- [Work item] In the material below, some lines carry "recovery". Copy each such line.

↓↓↓

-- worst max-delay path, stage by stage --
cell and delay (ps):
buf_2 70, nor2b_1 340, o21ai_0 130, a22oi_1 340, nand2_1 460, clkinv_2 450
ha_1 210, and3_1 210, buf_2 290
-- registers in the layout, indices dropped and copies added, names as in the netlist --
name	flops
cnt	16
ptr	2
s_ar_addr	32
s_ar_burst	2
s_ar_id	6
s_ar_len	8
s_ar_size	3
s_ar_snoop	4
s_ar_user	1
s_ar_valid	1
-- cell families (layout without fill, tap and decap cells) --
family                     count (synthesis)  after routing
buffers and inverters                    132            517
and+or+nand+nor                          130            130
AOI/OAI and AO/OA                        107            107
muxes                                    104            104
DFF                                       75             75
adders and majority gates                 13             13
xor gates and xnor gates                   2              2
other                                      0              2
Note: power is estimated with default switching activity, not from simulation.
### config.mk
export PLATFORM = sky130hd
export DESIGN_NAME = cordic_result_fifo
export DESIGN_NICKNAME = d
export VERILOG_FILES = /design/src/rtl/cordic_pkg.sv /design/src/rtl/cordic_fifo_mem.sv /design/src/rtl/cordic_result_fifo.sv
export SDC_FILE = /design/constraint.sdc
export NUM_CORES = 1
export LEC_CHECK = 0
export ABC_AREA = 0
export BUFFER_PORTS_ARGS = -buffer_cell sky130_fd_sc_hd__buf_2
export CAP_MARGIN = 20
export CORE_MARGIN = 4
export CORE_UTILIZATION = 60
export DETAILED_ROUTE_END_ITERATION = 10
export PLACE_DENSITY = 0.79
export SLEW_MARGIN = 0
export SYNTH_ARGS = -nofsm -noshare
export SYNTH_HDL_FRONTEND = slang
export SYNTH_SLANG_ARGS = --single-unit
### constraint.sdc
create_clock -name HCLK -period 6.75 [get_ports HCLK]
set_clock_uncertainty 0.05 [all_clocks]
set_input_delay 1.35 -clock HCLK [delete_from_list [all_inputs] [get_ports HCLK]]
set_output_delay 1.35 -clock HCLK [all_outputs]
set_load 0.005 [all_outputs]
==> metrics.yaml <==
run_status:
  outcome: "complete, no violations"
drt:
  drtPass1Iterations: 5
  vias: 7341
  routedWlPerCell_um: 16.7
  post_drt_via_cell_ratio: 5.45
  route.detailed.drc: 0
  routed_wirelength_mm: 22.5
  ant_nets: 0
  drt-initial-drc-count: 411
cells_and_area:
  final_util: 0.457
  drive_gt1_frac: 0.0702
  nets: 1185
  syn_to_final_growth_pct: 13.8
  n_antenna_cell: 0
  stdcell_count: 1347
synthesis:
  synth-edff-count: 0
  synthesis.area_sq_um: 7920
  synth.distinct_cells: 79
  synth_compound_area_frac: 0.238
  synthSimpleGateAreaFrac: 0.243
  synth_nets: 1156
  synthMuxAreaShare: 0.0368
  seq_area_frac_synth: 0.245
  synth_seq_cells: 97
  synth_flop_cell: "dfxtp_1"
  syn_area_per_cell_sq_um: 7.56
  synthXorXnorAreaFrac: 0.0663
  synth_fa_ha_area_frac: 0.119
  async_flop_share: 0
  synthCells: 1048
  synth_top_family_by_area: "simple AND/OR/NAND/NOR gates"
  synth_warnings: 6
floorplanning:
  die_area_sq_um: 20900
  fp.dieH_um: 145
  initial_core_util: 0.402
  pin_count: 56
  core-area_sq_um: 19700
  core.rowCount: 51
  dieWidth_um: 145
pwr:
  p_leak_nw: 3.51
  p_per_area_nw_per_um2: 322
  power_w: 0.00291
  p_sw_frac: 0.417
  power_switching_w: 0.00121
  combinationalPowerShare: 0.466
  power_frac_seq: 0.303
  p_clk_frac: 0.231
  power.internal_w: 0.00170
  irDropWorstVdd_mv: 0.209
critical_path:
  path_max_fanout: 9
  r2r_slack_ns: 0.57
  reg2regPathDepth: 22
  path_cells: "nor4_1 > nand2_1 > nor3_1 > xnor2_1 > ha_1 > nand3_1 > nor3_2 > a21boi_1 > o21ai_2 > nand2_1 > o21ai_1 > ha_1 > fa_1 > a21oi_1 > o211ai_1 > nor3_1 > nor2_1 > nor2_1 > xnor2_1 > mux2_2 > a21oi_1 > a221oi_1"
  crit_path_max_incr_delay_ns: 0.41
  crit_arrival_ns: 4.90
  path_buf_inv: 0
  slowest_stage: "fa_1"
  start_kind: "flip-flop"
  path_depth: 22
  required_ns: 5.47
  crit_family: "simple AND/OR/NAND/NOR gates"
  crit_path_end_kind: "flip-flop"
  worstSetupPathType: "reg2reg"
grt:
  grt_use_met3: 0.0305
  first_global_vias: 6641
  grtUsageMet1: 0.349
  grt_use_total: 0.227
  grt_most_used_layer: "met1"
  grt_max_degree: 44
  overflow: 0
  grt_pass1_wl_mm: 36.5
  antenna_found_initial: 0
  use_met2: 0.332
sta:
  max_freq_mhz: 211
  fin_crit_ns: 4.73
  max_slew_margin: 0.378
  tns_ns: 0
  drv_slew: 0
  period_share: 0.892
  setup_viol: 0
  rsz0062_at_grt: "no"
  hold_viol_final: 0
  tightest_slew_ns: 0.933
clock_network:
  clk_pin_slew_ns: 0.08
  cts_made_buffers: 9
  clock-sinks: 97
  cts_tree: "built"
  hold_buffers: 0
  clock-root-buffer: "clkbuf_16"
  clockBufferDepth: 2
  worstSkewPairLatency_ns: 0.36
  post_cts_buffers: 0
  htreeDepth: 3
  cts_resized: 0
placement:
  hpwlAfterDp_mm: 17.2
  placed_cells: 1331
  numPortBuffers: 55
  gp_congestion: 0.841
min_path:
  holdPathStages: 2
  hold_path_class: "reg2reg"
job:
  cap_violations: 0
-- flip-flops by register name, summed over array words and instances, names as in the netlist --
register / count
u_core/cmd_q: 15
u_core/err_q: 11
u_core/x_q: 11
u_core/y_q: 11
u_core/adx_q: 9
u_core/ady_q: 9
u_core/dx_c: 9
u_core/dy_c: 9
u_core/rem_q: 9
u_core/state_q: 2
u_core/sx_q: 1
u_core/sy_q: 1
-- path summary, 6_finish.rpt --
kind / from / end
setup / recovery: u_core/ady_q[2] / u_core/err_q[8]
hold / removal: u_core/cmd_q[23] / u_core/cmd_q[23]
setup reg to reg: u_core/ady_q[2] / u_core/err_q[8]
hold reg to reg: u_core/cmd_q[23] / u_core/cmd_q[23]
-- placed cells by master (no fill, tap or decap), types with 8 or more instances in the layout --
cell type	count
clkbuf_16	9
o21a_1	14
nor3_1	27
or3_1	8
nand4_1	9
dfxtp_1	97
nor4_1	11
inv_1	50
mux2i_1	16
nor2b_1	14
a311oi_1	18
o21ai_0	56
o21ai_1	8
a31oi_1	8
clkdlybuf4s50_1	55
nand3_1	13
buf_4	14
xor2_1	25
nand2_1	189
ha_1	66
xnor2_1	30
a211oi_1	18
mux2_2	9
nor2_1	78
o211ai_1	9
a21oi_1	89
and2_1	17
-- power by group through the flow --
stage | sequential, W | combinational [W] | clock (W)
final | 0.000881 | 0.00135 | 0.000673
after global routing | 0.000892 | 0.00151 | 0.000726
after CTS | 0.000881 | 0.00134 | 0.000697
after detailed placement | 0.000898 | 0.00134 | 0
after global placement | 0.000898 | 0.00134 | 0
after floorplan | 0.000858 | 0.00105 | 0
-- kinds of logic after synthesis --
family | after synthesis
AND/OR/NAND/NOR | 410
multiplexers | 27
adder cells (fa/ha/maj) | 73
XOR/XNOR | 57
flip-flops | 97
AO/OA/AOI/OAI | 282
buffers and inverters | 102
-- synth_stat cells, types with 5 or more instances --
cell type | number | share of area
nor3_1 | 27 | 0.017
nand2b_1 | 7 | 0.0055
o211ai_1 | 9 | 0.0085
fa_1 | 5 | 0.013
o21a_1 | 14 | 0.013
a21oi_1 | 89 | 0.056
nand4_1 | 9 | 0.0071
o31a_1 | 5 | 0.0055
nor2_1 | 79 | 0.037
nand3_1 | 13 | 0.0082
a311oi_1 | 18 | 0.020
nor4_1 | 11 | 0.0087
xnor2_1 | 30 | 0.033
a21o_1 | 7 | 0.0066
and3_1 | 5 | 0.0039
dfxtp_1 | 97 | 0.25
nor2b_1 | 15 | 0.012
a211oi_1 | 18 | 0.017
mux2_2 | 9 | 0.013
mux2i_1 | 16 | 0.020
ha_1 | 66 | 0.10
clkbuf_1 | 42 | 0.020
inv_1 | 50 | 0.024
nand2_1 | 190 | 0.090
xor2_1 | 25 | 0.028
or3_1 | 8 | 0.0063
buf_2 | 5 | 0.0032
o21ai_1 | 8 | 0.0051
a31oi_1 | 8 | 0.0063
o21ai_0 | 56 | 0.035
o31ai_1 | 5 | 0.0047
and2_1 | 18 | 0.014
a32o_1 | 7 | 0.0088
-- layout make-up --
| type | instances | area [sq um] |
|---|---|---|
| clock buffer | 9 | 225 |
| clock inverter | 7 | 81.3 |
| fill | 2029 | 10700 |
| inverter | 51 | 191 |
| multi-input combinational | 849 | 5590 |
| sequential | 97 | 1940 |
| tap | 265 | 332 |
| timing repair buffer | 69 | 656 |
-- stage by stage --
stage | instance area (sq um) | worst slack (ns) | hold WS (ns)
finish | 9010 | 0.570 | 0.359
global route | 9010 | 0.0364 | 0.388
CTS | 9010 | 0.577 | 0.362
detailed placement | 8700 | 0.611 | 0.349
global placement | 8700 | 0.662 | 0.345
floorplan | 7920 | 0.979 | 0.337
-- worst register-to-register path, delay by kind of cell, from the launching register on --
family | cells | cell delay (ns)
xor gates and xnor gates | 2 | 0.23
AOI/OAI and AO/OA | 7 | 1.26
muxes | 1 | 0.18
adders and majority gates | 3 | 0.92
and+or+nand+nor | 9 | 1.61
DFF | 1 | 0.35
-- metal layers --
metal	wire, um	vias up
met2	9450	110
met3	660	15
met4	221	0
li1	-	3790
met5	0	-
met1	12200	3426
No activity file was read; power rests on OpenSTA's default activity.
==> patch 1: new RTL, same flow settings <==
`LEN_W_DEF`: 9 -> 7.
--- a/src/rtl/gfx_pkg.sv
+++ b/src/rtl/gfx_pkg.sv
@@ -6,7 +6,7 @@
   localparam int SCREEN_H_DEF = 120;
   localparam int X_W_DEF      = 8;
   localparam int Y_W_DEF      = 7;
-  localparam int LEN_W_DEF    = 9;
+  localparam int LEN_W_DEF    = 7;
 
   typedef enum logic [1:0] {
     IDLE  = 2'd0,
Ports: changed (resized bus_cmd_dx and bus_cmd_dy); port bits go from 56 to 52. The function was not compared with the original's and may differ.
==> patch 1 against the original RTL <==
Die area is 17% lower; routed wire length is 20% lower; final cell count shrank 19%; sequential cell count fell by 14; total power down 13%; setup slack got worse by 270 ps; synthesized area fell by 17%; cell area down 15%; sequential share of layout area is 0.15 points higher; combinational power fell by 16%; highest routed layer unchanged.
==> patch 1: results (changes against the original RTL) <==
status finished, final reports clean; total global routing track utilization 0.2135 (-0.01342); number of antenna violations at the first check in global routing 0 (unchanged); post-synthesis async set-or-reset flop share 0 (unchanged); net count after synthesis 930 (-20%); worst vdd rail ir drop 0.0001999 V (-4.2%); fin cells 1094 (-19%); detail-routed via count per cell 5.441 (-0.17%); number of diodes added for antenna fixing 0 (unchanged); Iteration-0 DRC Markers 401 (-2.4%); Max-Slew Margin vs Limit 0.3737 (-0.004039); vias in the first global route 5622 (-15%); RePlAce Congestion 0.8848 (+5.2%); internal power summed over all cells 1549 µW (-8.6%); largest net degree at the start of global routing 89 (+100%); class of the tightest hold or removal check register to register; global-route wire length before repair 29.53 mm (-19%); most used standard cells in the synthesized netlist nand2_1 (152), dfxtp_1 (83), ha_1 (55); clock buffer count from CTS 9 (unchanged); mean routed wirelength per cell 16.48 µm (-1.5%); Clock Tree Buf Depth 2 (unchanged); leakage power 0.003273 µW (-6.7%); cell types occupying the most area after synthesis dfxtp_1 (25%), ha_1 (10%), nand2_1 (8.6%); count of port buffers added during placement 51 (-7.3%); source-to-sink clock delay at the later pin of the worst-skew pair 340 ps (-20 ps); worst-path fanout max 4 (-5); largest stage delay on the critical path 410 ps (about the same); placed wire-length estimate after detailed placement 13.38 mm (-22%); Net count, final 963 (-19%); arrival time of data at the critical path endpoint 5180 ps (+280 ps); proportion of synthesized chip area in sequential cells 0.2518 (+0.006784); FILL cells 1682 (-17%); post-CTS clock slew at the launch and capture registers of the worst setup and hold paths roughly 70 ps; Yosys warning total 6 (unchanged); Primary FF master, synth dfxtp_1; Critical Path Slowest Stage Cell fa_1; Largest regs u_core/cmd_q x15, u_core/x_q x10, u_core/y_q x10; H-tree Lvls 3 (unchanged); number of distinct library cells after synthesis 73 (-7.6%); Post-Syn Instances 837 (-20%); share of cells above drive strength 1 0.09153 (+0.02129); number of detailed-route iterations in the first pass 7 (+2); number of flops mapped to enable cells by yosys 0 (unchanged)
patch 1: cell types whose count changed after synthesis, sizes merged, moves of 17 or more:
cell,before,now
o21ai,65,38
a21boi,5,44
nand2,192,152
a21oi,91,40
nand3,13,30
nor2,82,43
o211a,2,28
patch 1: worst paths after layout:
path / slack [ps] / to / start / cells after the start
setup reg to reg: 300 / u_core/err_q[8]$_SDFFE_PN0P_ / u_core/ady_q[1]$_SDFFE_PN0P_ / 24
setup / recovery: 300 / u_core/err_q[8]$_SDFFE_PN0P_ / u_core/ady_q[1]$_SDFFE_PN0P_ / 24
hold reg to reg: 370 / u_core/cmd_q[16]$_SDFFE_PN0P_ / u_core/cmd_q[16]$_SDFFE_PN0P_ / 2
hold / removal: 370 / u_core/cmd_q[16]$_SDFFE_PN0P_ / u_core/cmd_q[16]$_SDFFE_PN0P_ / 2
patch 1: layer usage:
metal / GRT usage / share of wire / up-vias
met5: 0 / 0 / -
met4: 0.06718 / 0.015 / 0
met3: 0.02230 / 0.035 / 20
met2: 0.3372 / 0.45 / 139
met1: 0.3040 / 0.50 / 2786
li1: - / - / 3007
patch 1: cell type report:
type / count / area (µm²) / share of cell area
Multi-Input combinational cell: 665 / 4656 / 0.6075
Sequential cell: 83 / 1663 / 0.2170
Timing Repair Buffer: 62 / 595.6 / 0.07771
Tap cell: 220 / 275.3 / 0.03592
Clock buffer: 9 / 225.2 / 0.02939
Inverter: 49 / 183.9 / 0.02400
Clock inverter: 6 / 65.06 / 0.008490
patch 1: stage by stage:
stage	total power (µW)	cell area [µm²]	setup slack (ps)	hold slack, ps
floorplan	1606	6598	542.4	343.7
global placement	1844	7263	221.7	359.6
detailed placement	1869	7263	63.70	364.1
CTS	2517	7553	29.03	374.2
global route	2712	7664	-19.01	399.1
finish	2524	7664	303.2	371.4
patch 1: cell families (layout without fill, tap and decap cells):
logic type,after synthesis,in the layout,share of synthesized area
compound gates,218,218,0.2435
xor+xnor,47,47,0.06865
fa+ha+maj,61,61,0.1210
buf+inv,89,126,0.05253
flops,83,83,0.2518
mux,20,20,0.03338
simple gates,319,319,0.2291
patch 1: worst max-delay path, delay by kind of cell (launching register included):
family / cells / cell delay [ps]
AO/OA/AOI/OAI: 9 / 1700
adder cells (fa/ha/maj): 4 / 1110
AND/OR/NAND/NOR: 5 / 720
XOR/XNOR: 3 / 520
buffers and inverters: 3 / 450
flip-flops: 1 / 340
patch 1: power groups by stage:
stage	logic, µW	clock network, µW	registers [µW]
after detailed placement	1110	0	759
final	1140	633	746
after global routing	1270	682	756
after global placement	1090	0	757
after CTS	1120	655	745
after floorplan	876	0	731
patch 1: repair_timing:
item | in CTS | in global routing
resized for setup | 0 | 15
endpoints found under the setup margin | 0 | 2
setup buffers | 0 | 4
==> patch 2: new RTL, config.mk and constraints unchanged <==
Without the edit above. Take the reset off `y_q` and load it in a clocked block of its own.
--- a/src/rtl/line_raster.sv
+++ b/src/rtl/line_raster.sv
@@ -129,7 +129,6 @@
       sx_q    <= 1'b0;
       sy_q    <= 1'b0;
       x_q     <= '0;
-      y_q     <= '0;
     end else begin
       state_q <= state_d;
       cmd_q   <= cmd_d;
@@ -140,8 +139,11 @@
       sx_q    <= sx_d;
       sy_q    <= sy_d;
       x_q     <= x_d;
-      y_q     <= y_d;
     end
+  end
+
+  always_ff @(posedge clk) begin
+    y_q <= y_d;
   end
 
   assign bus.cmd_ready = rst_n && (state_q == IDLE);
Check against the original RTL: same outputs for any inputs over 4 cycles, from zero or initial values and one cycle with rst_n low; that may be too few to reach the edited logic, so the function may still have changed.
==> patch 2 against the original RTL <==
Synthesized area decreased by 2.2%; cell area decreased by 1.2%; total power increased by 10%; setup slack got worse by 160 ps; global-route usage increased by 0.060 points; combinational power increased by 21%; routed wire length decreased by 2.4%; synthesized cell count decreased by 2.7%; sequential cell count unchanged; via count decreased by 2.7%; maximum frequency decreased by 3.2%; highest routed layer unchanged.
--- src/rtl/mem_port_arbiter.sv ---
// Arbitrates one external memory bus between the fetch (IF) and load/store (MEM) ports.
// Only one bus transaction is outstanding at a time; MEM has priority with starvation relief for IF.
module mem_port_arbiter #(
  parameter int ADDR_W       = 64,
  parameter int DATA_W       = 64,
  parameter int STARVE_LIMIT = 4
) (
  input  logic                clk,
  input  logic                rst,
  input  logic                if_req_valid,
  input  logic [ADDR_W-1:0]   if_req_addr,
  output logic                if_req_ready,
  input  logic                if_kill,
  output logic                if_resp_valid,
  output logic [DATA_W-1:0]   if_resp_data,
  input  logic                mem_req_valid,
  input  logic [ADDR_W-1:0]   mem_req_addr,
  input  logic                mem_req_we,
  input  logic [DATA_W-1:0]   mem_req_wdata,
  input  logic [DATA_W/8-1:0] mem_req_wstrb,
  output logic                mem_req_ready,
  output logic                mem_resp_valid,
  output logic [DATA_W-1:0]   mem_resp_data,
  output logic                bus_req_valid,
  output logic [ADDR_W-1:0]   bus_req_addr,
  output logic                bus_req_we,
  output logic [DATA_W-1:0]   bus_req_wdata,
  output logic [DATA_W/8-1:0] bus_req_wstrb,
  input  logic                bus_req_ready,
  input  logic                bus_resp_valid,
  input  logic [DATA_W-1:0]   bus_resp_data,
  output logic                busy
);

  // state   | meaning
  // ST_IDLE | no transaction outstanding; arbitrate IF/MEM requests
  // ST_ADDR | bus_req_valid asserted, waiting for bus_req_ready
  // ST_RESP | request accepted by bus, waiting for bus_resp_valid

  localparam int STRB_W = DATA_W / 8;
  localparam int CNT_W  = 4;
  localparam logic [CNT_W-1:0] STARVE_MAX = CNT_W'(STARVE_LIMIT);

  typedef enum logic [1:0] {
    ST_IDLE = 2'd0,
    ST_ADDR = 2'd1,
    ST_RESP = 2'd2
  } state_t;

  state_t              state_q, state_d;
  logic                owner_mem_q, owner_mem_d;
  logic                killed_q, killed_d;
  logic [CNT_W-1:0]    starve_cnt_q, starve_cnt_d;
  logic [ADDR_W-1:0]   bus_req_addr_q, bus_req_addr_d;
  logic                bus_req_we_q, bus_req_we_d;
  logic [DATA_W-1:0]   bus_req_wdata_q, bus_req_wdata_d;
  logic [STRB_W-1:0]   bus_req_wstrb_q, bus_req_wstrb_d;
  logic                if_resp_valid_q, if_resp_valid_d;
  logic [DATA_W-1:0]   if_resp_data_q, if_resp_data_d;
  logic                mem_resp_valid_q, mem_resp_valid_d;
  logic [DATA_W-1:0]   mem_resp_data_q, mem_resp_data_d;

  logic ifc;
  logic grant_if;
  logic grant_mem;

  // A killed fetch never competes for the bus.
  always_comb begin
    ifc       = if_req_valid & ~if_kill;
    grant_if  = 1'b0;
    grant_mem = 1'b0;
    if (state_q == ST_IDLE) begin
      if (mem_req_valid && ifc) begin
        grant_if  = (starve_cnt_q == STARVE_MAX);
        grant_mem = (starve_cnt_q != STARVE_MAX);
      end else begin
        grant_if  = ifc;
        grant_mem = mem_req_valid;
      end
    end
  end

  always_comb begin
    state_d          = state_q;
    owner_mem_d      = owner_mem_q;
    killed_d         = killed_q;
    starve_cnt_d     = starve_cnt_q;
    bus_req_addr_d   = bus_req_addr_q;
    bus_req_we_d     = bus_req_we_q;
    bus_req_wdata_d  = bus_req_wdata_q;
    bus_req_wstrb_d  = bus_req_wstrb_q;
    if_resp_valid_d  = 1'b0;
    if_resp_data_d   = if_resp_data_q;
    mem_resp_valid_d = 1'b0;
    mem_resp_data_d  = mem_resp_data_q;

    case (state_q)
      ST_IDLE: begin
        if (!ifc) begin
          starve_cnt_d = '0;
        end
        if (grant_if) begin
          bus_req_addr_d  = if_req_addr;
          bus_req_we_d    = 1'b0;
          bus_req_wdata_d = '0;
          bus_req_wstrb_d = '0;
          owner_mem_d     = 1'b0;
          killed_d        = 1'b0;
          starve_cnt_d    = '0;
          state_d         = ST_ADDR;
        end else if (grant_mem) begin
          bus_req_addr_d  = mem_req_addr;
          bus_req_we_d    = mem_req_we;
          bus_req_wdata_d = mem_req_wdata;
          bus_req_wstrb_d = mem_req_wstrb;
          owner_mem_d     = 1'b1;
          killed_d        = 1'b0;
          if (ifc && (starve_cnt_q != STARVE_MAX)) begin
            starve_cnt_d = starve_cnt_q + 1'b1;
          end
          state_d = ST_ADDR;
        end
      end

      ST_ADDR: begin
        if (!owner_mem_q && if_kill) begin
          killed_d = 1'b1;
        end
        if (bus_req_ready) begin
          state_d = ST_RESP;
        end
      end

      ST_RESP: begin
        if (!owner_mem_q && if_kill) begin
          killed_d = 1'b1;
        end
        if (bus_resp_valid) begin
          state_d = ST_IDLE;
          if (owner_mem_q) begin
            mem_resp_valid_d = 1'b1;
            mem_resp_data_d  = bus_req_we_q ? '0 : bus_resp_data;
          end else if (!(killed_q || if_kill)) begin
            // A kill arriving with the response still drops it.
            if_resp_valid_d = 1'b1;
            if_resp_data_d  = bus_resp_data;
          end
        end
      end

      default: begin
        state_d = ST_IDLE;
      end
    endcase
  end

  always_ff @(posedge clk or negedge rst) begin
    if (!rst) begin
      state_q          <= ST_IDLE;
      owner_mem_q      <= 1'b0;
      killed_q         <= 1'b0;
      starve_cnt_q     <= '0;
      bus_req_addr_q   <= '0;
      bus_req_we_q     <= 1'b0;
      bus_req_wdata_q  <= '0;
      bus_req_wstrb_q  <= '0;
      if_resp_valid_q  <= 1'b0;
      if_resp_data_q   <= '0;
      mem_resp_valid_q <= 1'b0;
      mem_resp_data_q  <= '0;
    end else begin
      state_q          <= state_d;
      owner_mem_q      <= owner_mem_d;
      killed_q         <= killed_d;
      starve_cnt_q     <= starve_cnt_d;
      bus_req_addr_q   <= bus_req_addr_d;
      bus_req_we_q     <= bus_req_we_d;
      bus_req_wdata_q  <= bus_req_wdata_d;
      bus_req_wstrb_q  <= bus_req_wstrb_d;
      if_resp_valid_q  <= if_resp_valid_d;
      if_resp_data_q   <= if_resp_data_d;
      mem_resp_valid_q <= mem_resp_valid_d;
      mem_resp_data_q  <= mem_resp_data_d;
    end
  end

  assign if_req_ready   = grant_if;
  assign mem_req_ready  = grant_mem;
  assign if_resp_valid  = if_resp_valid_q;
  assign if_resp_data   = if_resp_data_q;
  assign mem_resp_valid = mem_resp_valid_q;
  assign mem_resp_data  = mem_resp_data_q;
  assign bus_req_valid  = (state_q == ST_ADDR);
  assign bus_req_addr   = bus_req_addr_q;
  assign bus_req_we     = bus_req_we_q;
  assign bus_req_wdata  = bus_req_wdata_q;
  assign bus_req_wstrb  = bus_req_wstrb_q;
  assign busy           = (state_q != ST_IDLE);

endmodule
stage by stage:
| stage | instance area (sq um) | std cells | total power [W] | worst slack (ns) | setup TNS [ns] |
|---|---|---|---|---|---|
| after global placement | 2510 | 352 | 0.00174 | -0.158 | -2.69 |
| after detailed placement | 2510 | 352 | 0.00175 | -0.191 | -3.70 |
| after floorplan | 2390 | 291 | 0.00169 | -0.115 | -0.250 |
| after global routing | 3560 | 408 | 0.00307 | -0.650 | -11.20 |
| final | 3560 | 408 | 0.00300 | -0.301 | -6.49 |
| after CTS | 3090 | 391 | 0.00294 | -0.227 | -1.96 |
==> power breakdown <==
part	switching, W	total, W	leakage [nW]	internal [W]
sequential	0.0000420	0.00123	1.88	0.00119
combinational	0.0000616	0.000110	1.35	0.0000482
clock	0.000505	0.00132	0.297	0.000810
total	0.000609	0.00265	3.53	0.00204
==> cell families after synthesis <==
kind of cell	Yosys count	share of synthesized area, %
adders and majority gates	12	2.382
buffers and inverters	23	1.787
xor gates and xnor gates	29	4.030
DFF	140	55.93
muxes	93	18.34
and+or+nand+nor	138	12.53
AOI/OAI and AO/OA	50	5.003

↑↑↑

- [Response to the task]
setup / recovery: u_core/ady_q[2] / u_core/err_q[8]
setup / recovery: 300 / u_core/err_q[8]$_SDFFE_PN0P_ / u_core/ady_q[1]$_SDFFE_PN0P_ / 24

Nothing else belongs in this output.